In acqua vestite, flash mob di solidarietà con le donne musulmane. Ma la questione è più complessa di un bagno al mare
Trieste – Triestine in acqua vestite la mattina di domenica 20 agosto nello stabilimento balneare “La Lanterna”, storico lido di Trieste dove tuttora vige la separazione tra donne e uomini.
Il “flash mob” si proponeva di dare sostegno alle donne musulmane, oggetto di critiche nei giorni scorsi da parte di alcuni frequentatori dello stabilimento balneare per essere entrate in acqua con indosso gli abiti tradizionali.
Alla manifestazione hanno preso parte una cinquantina di donne. Alcune di loro sono entrate in mare, tenendosi per mano, con i propri vestiti addosso in segno di solidarietà.
Il “flash mob” – della durata di una trentina di minuti – non era sponsorizzato da partiti né da altre organizzazioni: si è trattato di una bonaria manifestazione di amicizia e solidarietà.
Come riporta il quotidiano locale “Il Piccolo”, non sono mancati insulti razzisti e sessisti. Non sono intervenute le forze dell’ordine.
La complessa questione dell’abito femminile nell’Islam
La questione dell’abito per le donne musulmane non è semplice, tanto che da tempo è oggetto di dibattito in molti Paesi europei tra cui il nostro.
In Italia vige, ad oggi, la legge 22 maggio 1975, n. 152 in materia di disposizioni a tutela dell’ordine pubblico, che vieta di coprirsi completamente il volto nei luoghi pubblici (ciò vale anche nel caso del casco da motociclismo). È a questa legge che taluni amministratori locali hanno fatto riferimento per varare una serie di ordinanze che vietano a livello locale il velo integrale o il burkini (il costume da bagno islamico).
Fu proprio in Friuli Venezia Giulia che si verificò il primo caso del genere. L’allora sindaco del comune di Azzano Decimo Enzo Bortolotti (Lega Nord) nel 2004, con l’ordinanza n. 24 in materia di pubblica sicurezza, aveva espressamente incluso tra i «mezzi atti a rendere difficoltoso il riconoscimento della persona» anche «il velo che copre il volto», tra cui il burqa e il niqab.
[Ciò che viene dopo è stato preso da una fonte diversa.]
What follows belongs to an exercise in optimizing a design on an open flow for small area, a short achievable clock period and few clock cycles per item; a production flow would make more cautious choices. Function was checked by simulation only, so behaviour that the tests miss may differ from the original.

== run 1 ==
## mdct_resonator_bank
module mdct_resonator_bank #(
    parameter int DW   = 32,
    parameter int CW   = 16,
    parameter int FRAC = 14,
    parameter int NCH  = 4,
    parameter int SAT  = 1,
    parameter int LW   = 16,
    localparam int CHW = (NCH > 1) ? $clog2(NCH) : 1
) (
    input  logic              clk_in,
    input  logic              rst_sys,
    input  logic              start,
    input  logic              abort,
    input  logic [LW-1:0]     frame_len,
    input  logic [NCH*CW-1:0] coef,
    input  logic [DW-1:0]     init_s1,
    input  logic [DW-1:0]     init_s2,
    input  logic              s_valid,
    output logic              s_ready,
    input  logic [DW-1:0]     s_data,
    output logic              m_valid,
    input  logic              m_ready,
    output logic [DW-1:0]     m_data,
    output logic [CHW-1:0]    m_chan,
    output logic              m_last,
    output logic              busy,
    output logic              done
);
    localparam logic [2:0] S_IDLE  = 3'd0;
    localparam logic [2:0] S_P0F   = 3'd1;
  ...
Settings: LEC_CHECK=0, ABC_CLOCK_PERIOD_IN_PS=4000, CAP_MARGIN=20, CORE_MARGIN=2, CORE_UTILIZATION=40, SLEW_MARGIN=20; clock period 13.0 ns.
standard.sh (not shown) runs the stock make flow with config.mk's settings and CLKGATE_MAP_FILE= SYNTH_SCRIPT=/design/flow/synth_recipe.tcl, a recipe that flattens the netlist after the stock synthesis.
==> flow/flow/run.sh <==
#!/bin/bash
set -euo pipefail
MARGIN=$(cat flow/margin.txt)
bash standard.sh SETUP_SLACK_MARGIN=$MARGIN finish > standard.log 2>&1
==> flow/flow/margin.txt <==
9.0
Testbench counts of run 1, summed over its fixed seeds: cycles 9,552, samples 4,452.
[inputs] run 2 vs run 1
==> flow/flow/margin.txt <==
8.3
Results
Run 2 vs run 1, uppermost layer routed: met4 vs met5. Run 2 against run 1: number of hold-slack violations in the final timing report closely matched the old numbers, highest attainable clock frequency decreased by 21 MHz relative to the old numbers. [run 2 vs run 1] fraction of the cycle the final worst path needs: higher in run 2.

## the previous run
Another version of the RTL of mdct_resonator_bank (not shown whole).
Size: ~4,000 cells after synthesis.
Settings: LEC_CHECK=0, CAP_MARGIN=20, CORE_MARGIN=2, CORE_UTILIZATION=70, CTS_BUF_LIST=sky130_fd_sc_hd__clkbuf_8 sky130_fd_sc_hd__clkbuf_16, CTS_CLUSTER_DIAMETER=80, CTS_CLUSTER_SIZE=20, SLEW_MARGIN=20, TNS_END_PERCENT=50; clock period 13.0 ns.
==> flow/flow/run.sh <==
#!/bin/bash
# Own layout flow: the standard flow (standard.sh) with two changes.
# 1. After the standard synthesis (unchanged), fapol.py removes the inverters
#    that adder extraction left between full-adder cells, by choosing which
#    full adders compute on complemented signals (a full adder is self-dual).
#    Registers and ports are untouched; the logic function is the same.
# 2. repair_timing is asked for a larger setup margin, so that the layout is
#    timed tighter than the 13 ns constraint demands, and the ports get plain
#    buffers. The SDC is not changed.
set -euo pipefail
source flow/params.sh
R=$PWD/orfs/results/sky130hd/mdct_resonator_bank/base
bash standard.sh synth > synth.log 2>&1
cp $R/1_2_yosys.v $R/1_2_yosys.std.v
python3 flow/fapol.py $R/1_2_yosys.std.v $R/1_2_yosys.fapol.v > fapol.log 2>&1
cp $R/1_2_yosys.fapol.v $R/1_2_yosys.v
rm -f $R/1_synth.odb $R/1_synth.sdc
bash standard.sh SETUP_SLACK_MARGIN=$MARGIN "BUFFER_PORTS_ARGS=-buffer_cell $PORTBUF" finish > standard.log 2>&1
==> flow/flow/params.sh <==
MARGIN=9.3
PORTBUF=sky130_fd_sc_hd__buf_1
Other scripts of this flow, unchanged in this note and not shown: flow/flow/fapol.py
Testbench counts of the previous run, summed over its fixed seeds: cycles 9,680, samples 4,452.
For the current run, these inputs were changed with respect to the previous run:
- a deleted TNS_END_PERCENT that had been 50
==> flow/flow/params.sh <==
MARGIN=9.1
PORTBUF=sky130_fd_sc_hd__buf_1
In the current run relative to the previous run, via count had gone down slightly.
Taking the previous run as the reference, in the current run minimum hold slack now sits lower; wire length now sits lower; clock sink count now sits at about the same level.
The current run ended with every stage complete and zero timing, DRC or antenna violations.
Relative to the previous run, amount of wire on met3 after detailed routing has decreased by about 10% in the current run.
Of the current run and the previous run, the run reporting the lower transition at the pin with the smallest max-transition slack was the previous run.
Pin count of the biggest net entering global routing was higher in the previous run than in the current run.
Global-route wire length before repair: the current run better than the previous run

## afterwards: timing with drivers on the ports
In the flow no input, the clock included, has a driving cell. The finished layouts below were timed again as built, in two steps. Step 1 sets driving cells, clkbuf_16 on the clock port and buf_2 on the other inputs (assumed; they add their load-dependent delay and slew). Step 2 moves the port delays by t, midway between the first and last clock arrival at a register: inputs arrive t later, outputs are due t later. That takes back most of the time a late clock gives input paths. a / b / c = ideal / step 1 / step 2; a / b = the first two.
run	t (ns)	slack for setup (ns)	hold slack, ns	worst register clock-pin slew, ns	pins driven straight from the clock port
run 1	0.724	8.854 / 8.854 / 8.289	0.509 / 0.509 / 0.509	0.07 / 0.07	1
run 2	0.728	8.463 / 8.392 / 7.803	0.512 / 0.512 / 0.512	0.07 / 0.07	1
the previous run	0.655	8.988 / 9.011 / 8.356	0.579 / 0.579 / 0.579	0.09 / 0.09	1
the current run	0.645	9.009 / 9.008 / 8.364	0.545 / 0.545 / 0.545	0.09 / 0.09	1
After both steps every run listed still meets setup and hold. The setup slack of run 2, which loses most, moves by -0.071 ns with the drivers and by -0.660 ns with both steps.
Background: an optimization exercise with open tools, aiming at small area, a short achievable clock period and few clock cycles per item. Do not read the settings as production practice. At most, simulation tests tie the RTL to the original design; equivalence was not proved. Power and IR drop assume default switching activity.

==> run a <==
==> flow/design.v (excerpt) <==
module gf2_split_mul (
	input  wire         clk,
	input  wire         rst,
	input  wire         in_valid,
	output logic        in_ready,
	input  wire  [47:0] a,
	input  wire  [47:0] b,
	output logic        out_valid,
	input  wire         out_ready,
	output logic [95:0] c
);
	logic out_take;
	assign out_take = !out_valid || out_ready;
	assign in_ready = out_take;
	always_ff @(posedge clk) begin
		if (rst) begin
			out_valid <= 1'b0;
		end else if (out_take) begin
			out_valid <= in_valid;
		end
	end
	clmul48_pipe u_mul (.clk(clk), .en(out_take), .a(a), .b(b), .p(c));
endmodule
export LEC_CHECK = 0
export CAP_MARGIN = 20
export CORE_MARGIN = 2
export CORE_UTILIZATION = 60
export PLACE_DENSITY = 0.8
export SETUP_SLACK_MARGIN = 2.0
export SLEW_MARGIN = 20
export TNS_END_PERCENT = 0
create_clock -name core_clock -period 5.0 [get_ports {clk}]
standard.sh (not shown) runs the stock make flow with config.mk's settings and CLKGATE_MAP_FILE= SYNTH_SCRIPT=/design/flow/synth_recipe.tcl, a recipe that flattens the netlist after the stock synthesis.
==> flow/flow/run.sh <==
#!/bin/bash
# Own layout flow: the standard flow (standard.sh) with the standard
# synthesis unchanged, then the layout steps with the delay cells
# (clkdlybuf4s*, dlygate*, dlymetal*) added to the don't-use list, so that
# the port buffers and the timing repair use plain buffers instead, and with
# the buffers of synthesis removed at floorplan (REMOVE_ABC_BUFFERS) instead
# of a timing repair there without wires; the repair after clock tree
# synthesis then sizes the logic with placement parasitics.
set -euo pipefail
W=$(pwd)
bash standard.sh synth > "$W/flow_synth.log" 2>&1
DELAY_CELLS=""
for c in clkdlybuf4s15_1 clkdlybuf4s15_2 clkdlybuf4s18_1 clkdlybuf4s18_2 \
	clkdlybuf4s25_1 clkdlybuf4s25_2 clkdlybuf4s50_1 clkdlybuf4s50_2 \
	dlygate4sd1_1 dlygate4sd2_1 dlygate4sd3_1 \
	dlymetal6s2s_1 dlymetal6s4s_1 dlymetal6s6s_1; do
	DELAY_CELLS="$DELAY_CELLS sky130_fd_sc_hd__$c"
done
# The design config is read before the platform's, whose list is added to this one.
{
	cat "$W/config.mk"
	echo "export DONT_USE_CELLS =$DELAY_CELLS"
	echo "export REMOVE_ABC_BUFFERS = 1"
} > "$W/own_config.mk"
sed "s|DESIGN_CONFIG=[^ ]*|DESIGN_CONFIG=$W/own_config.mk|" "$W/standard.sh" > "$W/own_standard.sh"
grep -q "DESIGN_CONFIG=$W/own_config.mk" "$W/own_standard.sh"
bash "$W/own_standard.sh" > "$W/flow_layout.log" 2>&1
==> run b (differences from run a) <==
==> flow/flow/run.sh (replaced) <==
#!/bin/bash
# Own layout flow: the standard flow (standard.sh) with the standard
# synthesis unchanged, then the layout steps with the delay cells
# (clkdlybuf4s*, dlygate*, dlymetal*) added to the don't-use list, so that
# the port buffers and the timing repair use plain buffers instead.
set -euo pipefail
W=$(pwd)
bash standard.sh synth > "$W/flow_synth.log" 2>&1
DELAY_CELLS=""
for c in clkdlybuf4s15_1 clkdlybuf4s15_2 clkdlybuf4s18_1 clkdlybuf4s18_2 \
	clkdlybuf4s25_1 clkdlybuf4s25_2 clkdlybuf4s50_1 clkdlybuf4s50_2 \
	dlygate4sd1_1 dlygate4sd2_1 dlygate4sd3_1 \
	dlymetal6s2s_1 dlymetal6s4s_1 dlymetal6s6s_1; do
	DELAY_CELLS="$DELAY_CELLS sky130_fd_sc_hd__$c"
done
# The design config is read before the platform's, whose list is added to this one.
{ cat "$W/config.mk"; echo "export DONT_USE_CELLS =$DELAY_CELLS"; } > "$W/own_config.mk"
sed "s|DESIGN_CONFIG=[^ ]*|DESIGN_CONFIG=$W/own_config.mk|" "$W/standard.sh" > "$W/own_standard.sh"
grep -q "DESIGN_CONFIG=$W/own_config.mk" "$W/own_standard.sh"
bash "$W/own_standard.sh" > "$W/flow_layout.log" 2>&1
==> out/results.txt <==
Status: complete, no violations
Area grow syn2layout: 8.80%
# resized after CTS: 121
Sequential group power: 2560 uW
Vias in the first global route: 20300
Internal power: 7180 uW
Final worst slack: 1.74 ns
Pre-CTS setup slack: 1.05 ns
the above is filed under run a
Tale ordinanza era stata poi annullata dal prefetto competente e inoltre censurata dal Consiglio di Stato, sezione VI, decisione n. 3076 del 19 giugno 2008, il quale ha chiarito che, pur in assenza di una previsione esplicita, è possibile far rientrare tra i giustificati motivi che consentono di coprire il volto anche i motivi religiosi o culturali. Secondo il Consiglio di Stato la legislazione vigente consente l’uso di indumenti quali il burqa e il niqab anche in luogo pubblico perché il motivo religioso rientra tra i «giustificati motivi» che escludono l’ambito di applicazione dell’articolo 5 della legge n. 152 del 1975.
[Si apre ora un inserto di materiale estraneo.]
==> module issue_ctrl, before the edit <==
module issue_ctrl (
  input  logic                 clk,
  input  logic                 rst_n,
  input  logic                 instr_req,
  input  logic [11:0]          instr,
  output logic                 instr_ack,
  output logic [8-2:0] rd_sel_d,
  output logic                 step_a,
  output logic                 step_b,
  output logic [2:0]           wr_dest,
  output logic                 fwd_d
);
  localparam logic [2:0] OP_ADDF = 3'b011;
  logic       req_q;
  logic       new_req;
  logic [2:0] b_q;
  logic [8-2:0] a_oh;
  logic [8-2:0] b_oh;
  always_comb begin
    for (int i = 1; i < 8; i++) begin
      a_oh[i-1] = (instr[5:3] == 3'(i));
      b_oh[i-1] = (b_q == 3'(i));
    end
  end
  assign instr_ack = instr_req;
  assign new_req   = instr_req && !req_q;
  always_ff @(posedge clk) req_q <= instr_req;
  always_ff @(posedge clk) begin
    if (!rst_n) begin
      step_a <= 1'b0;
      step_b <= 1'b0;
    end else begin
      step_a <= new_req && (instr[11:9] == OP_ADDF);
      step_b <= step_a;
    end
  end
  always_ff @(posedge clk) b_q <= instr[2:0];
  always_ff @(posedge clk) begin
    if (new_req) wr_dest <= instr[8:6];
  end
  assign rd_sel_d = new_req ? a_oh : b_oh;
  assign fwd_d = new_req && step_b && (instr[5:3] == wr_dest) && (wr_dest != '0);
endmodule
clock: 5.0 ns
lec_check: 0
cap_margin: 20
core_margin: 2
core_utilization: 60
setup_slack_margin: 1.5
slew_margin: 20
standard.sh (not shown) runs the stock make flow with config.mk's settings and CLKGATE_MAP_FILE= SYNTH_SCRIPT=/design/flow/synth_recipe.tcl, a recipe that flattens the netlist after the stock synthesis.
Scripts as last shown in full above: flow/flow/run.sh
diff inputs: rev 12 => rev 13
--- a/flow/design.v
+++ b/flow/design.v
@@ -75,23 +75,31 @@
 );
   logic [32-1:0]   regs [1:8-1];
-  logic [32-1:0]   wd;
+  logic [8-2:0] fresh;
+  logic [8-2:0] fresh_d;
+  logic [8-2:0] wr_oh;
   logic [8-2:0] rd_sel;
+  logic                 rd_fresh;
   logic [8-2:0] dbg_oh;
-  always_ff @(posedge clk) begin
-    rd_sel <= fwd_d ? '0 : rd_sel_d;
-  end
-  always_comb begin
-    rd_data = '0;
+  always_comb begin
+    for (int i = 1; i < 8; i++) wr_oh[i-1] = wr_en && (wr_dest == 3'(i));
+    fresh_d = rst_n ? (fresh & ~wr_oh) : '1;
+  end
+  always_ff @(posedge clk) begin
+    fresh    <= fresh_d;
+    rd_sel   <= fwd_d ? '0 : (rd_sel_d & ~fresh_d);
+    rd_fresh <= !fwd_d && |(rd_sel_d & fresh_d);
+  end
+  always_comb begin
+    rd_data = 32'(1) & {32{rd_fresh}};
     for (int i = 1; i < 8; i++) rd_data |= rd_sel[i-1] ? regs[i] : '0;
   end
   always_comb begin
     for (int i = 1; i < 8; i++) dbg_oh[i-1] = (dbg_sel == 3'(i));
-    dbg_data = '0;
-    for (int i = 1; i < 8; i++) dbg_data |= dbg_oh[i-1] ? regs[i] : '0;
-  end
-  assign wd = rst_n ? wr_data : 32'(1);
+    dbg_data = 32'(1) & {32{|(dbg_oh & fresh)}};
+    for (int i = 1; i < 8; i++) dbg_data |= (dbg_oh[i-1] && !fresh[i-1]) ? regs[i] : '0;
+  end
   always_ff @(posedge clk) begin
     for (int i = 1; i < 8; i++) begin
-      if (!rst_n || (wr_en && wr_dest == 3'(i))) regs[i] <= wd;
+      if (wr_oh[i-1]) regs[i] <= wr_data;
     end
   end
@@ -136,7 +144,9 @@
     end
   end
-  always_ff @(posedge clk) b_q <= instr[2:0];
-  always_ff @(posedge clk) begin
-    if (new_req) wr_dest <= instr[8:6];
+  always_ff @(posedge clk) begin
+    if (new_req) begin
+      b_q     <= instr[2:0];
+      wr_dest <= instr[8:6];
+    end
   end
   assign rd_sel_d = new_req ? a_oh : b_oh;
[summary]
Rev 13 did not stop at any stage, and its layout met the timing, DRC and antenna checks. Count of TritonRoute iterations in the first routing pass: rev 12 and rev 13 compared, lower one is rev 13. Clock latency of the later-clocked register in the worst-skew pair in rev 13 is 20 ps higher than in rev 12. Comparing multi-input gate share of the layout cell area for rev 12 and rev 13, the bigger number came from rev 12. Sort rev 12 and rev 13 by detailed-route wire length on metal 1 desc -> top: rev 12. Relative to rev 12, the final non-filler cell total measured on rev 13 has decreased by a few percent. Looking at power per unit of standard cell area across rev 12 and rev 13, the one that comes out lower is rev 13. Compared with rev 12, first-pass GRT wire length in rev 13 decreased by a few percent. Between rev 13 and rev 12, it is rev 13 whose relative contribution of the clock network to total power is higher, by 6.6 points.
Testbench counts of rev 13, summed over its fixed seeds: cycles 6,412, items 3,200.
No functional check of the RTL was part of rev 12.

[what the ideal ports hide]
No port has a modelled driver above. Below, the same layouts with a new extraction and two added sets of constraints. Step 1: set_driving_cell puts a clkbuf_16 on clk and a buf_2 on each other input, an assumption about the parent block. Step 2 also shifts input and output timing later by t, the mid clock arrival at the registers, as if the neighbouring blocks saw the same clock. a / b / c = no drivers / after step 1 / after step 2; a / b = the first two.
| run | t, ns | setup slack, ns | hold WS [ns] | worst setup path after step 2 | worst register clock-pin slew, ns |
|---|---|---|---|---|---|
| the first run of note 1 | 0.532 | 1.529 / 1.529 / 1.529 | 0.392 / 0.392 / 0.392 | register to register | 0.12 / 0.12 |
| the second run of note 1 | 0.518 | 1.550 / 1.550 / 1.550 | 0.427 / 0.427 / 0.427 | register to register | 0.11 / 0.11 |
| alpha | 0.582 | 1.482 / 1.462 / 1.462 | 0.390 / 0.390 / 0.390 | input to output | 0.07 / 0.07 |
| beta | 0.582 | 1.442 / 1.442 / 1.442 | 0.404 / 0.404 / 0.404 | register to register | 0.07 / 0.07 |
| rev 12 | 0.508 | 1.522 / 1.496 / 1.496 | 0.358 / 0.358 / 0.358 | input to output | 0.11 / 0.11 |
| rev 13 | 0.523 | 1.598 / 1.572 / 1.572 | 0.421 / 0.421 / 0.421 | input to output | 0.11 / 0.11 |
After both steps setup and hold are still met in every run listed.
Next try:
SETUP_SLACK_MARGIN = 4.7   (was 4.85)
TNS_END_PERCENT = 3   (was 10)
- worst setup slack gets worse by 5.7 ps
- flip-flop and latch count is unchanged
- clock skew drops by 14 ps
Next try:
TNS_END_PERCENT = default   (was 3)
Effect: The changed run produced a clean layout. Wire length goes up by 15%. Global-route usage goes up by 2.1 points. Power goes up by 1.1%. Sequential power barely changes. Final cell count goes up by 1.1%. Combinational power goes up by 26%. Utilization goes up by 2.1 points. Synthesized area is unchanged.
Background: an optimization exercise with open tools, aiming at small area and a short achievable clock period. Do not read the settings as production practice.
RTL that was checked went through simulation tests only; none was proved equivalent to the original.
No activity file was given, so power comes from the tool's default toggle rates.

willow:
==> flow/design.v (excerpt) <==
module executeStage (
    input  logic                         clk_i,
    input  logic                         rst_n_i,
    input  logic                         stall_i,
    input  logic                         bubble_i,
    input  logic [3:0]                   icode_i,
    input  logic [3:0]                   ifun_i,
    input  logic [2:0]                   stat_i,
    input  logic [y86Pkg::WORD_W-1:0]    valA_i,
    input  logic [y86Pkg::WORD_W-1:0]    valB_i,
    input  logic [y86Pkg::WORD_W-1:0]    valC_i,
    input  logic [3:0]                   dstE_i,
    input  logic [3:0]                   dstM_i,
    input  logic [3:0]                   srcA_i,      
    input  logic [3:0]                   srcB_i,
    output logic [3:0]                   icode_o,
    output logic [2:0]                   stat_o,
    output logic [y86Pkg::WORD_W-1:0]    valE_o,
    output logic [y86Pkg::WORD_W-1:0]    valA_o,
    output logic [3:0]                   dstE_o,
    output logic [3:0]                   dstM_o,
    output logic                         cnd_o
);
Settings: LEC_CHECK=0, CAP_MARGIN=20, CORE_MARGIN=2, CORE_UTILIZATION=40, SLEW_MARGIN=20; clock period 7.2 ns.
standard.sh (not shown) runs the stock make flow with config.mk's settings and CLKGATE_MAP_FILE= SYNTH_SCRIPT=/design/flow/synth_recipe.tcl, a recipe that flattens the netlist after the stock synthesis.
==> flow/flow/run.sh <==
#!/bin/bash
set -euo pipefail
export BUFFER_PORTS_ARGS="-buffer_cell sky130_fd_sc_hd__buf_1"
export CTS_BUF_LIST="sky130_fd_sc_hd__clkbuf_8 sky130_fd_sc_hd__clkbuf_16"
export CTS_CLUSTER_SIZE=24
export CTS_CLUSTER_DIAMETER=100
export SETUP_SLACK_MARGIN=4.3
bash standard.sh finish > make_finish.log 2>&1
--- input diff willow..fjord ---
diff --git a/flow/flow/run.sh b/flow/flow/run.sh
--- a/flow/flow/run.sh
+++ b/flow/flow/run.sh
@@ -7 +7 @@
-export SETUP_SLACK_MARGIN=4.3
+export SETUP_SLACK_MARGIN=4.2
## What came out
- Sort willow and fjord by transition time at the pin with the least slew margin desc -> top: willow
- Of the two values seen for worst setup path startpoint, icode_i[3] was produced by willow and icode_i[0] by fjord.
- From fjord to willow, number of antenna cells inserted did not move at all.
- [compare] base=willow new=fjord: top-level I/O count saw little to no change, area added between synthesis and finish saw a decrease.
Setup changes, fjord to violet
- putting ABC_AREA at 1 where nothing was set
diff --git a/flow/flow/run.sh b/flow/flow/run.sh
--- a/flow/flow/run.sh
+++ b/flow/flow/run.sh
@@ -7 +7 @@
-export SETUP_SLACK_MARGIN=4.2
+export SETUP_SLACK_MARGIN=4.7
Notes after the runs:
Across violet and fjord, none had a timing, DRC or antenna violation.
reg -> out as the worst setup path category was reported by violet, and in -> reg by fjord.
Lower worst hold-check slack among violet and fjord: violet
violet has chip height above what fjord had.
Lower wire length of the first global-routing pass goes to fjord over violet.
Cell type of the slowest stage on the worst timing path: dfxtp_2 -> violet, nor3b_4 -> fjord
#### Input delta (maple over violet)
diff --git a/flow/flow/run.sh b/flow/flow/run.sh
--- a/flow/flow/run.sh
+++ b/flow/flow/run.sh
@@ -7 +7 @@
-export SETUP_SLACK_MARGIN=4.7
+export SETUP_SLACK_MARGIN=4.6
Findings:
- The footprint of the multi-input gates of maple falls short of that of violet by 58 sq um.
- Run comparison: violet capture point of the worst path valE_o[24]; maple capture point of the worst path valE_o[34]
- From violet to maple the numbers moved as follows: clock-buffer cell count went down 1, design area went down about 2.5%.
Input changes introduced in harbor (baseline for comparison: maple):
diff --git a/flow/flow/run.sh b/flow/flow/run.sh
--- a/flow/flow/run.sh
+++ b/flow/flow/run.sh
@@ -7 +7 @@
-export SETUP_SLACK_MARGIN=4.6
+export SETUP_SLACK_MARGIN=4.8
Findings:
As far as hold violation count in the final report goes, harbor and maple are indistinguishable; the numbers are identical. harbor vs. maple: multi-input logic cell count went up by 4; combinational power share went up by 1.3 points. harbor improves on maple in shortest clock period the worst path allows after layout. No stage failed in harbor, and the final checks on the layout all came back clean. Diff maple -> harbor: wire length on met3 lost about 6%, clock network power share moved down. Total non-filler cell area in the finished layout sits higher in harbor than in maple. Relative to maple, harbor degrades power.

* * *

## the previous run
Another version of the RTL of executeStage (not shown whole).
Size in the first run: roughly 360 flip-flops.
Design executeStage, start of the top module:
module executeStage (
    input  logic                         clk_i,
    input  logic                         rst_n_i,
    input  logic                         stall_i,
    input  logic                         bubble_i,
    input  logic [3:0]                   icode_i,
    input  logic [3:0]                   ifun_i,
    input  logic [2:0]                   stat_i,
    input  logic [y86Pkg::WORD_W-1:0]    valA_i,
    input  logic [y86Pkg::WORD_W-1:0]    valB_i,
    input  logic [y86Pkg::WORD_W-1:0]    valC_i,
    input  logic [3:0]                   dstE_i,
    input  logic [3:0]                   dstM_i,
    input  logic [3:0]                   srcA_i,      
    input  logic [3:0]                   srcB_i,
    output logic [3:0]                   icode_o,
    output logic [2:0]                   stat_o,
    output logic [y86Pkg::WORD_W-1:0]    valE_o,
    output logic [y86Pkg::WORD_W-1:0]    valA_o,
    output logic [3:0]                   dstE_o,
    output logic [3:0]                   dstM_o,
    output logic                         cnd_o
);
clock: 7.2 ns
lec_check: 0
cap_margin: 20
core_margin: 2
core_utilization: 40
slew_margin: 20
==> flow/flow/run.sh <==
#!/bin/bash
set -euo pipefail
export BUFFER_PORTS_ARGS="-buffer_cell sky130_fd_sc_hd__buf_1"
export CTS_BUF_LIST="sky130_fd_sc_hd__clkbuf_8 sky130_fd_sc_hd__clkbuf_16"
export CTS_CLUSTER_SIZE=24
export CTS_CLUSTER_DIAMETER=100
export SETUP_SLACK_MARGIN=4.2
bash standard.sh finish > make_finish.log 2>&1
Relative to the previous run, the following input files were edited for the current run:
==> flow/flow/run.sh <==
#!/bin/bash
set -euo pipefail
export BUFFER_PORTS_ARGS="-buffer_cell sky130_fd_sc_hd__buf_1"
export CTS_BUF_LIST="sky130_fd_sc_hd__clkbuf_8 sky130_fd_sc_hd__clkbuf_16"
export CTS_CLUSTER_SIZE=30
export CTS_CLUSTER_DIAMETER=100
export SETUP_SLACK_MARGIN=3.9
bash standard.sh finish > make_finish.log 2>&1
### Flow results
- Higher fraction of met1 tracks used by global routing among the current run and the previous run: the current run
- Relative to the previous run, the part of the total power dissipated in sequential elements of the current run is higher by 0.7 points.
- Utilization after layout | the current run below the previous run
- Diff the current run and the previous run: number of antenna violations at the first check in global routing higher in the previous run
- For sequential-cell power consumption, the previous run and the current run come out practically identical.
- Simple-gate share of the synthesized area came out exactly the same in the current run and the previous run.
- Changes observed in the current run relative to the previous run: post-route fraction of the period consumed by the critical path saw an increase; combinational power saw a decrease; placed instance area saw little to no change.
- Maximum number of pins on one net before global-route repair (the current run over the previous run): decrease, about 2.3%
Viste le polemiche innescate in questi giorni sulle spiagge, sarebbe opportuno che fosse il legislatore nazionale a disciplinare la materia. Infatti, affidare alle sentenze delle corti un’interpretazione di volta in volta restrittiva o estensiva, nell’attuale incertezza normativa, rischia di creare confusione in una materia delicata e carica di implicazioni non solo per la sicurezza pubblica ma anche per i risvolti sociali, culturali, religiosi e politici.
Principi costituzionali
Decisioni non facili dato che in relazione alla cultura ed alla religione islamica occorre considerare almeno due principi fondamentali della nostra Costituzione: libertà religiosa ed eguaglianza sostanziale delle persone.
La copertura integrale del volto femminile non è semplicemente un costume diverso dai nostri. In molti Paesi islamici è la manifestazione visibile di una concezione che vede la donna inferiore all’uomo, sottomessa alla volontà del marito e dei parenti di sesso maschile. Questo lo dicono pubblicamente molte donne che in quei Paesi si battono per l’emancipazione femminile.
La nostra Costituzione tutela la parità tra uomo e donna (art. 3: Tutti i cittadini hanno pari dignità sociale e sono eguali davanti alla legge, senza distinzione di sesso, di razza, di lingua, di religione, di opinioni politiche, di condizioni personali e sociali. È compito della Repubblica rimuovere gli ostacoli di ordine economico e sociale, che, limitando di fatto la libertà e l’eguaglianza dei cittadini, impediscono il pieno sviluppo della persona umana […]).
Con la consapevolezza che parità ed eguaglianza sono tuttora più delle mete che un dato di fatto, e non solo per le donne musulmane.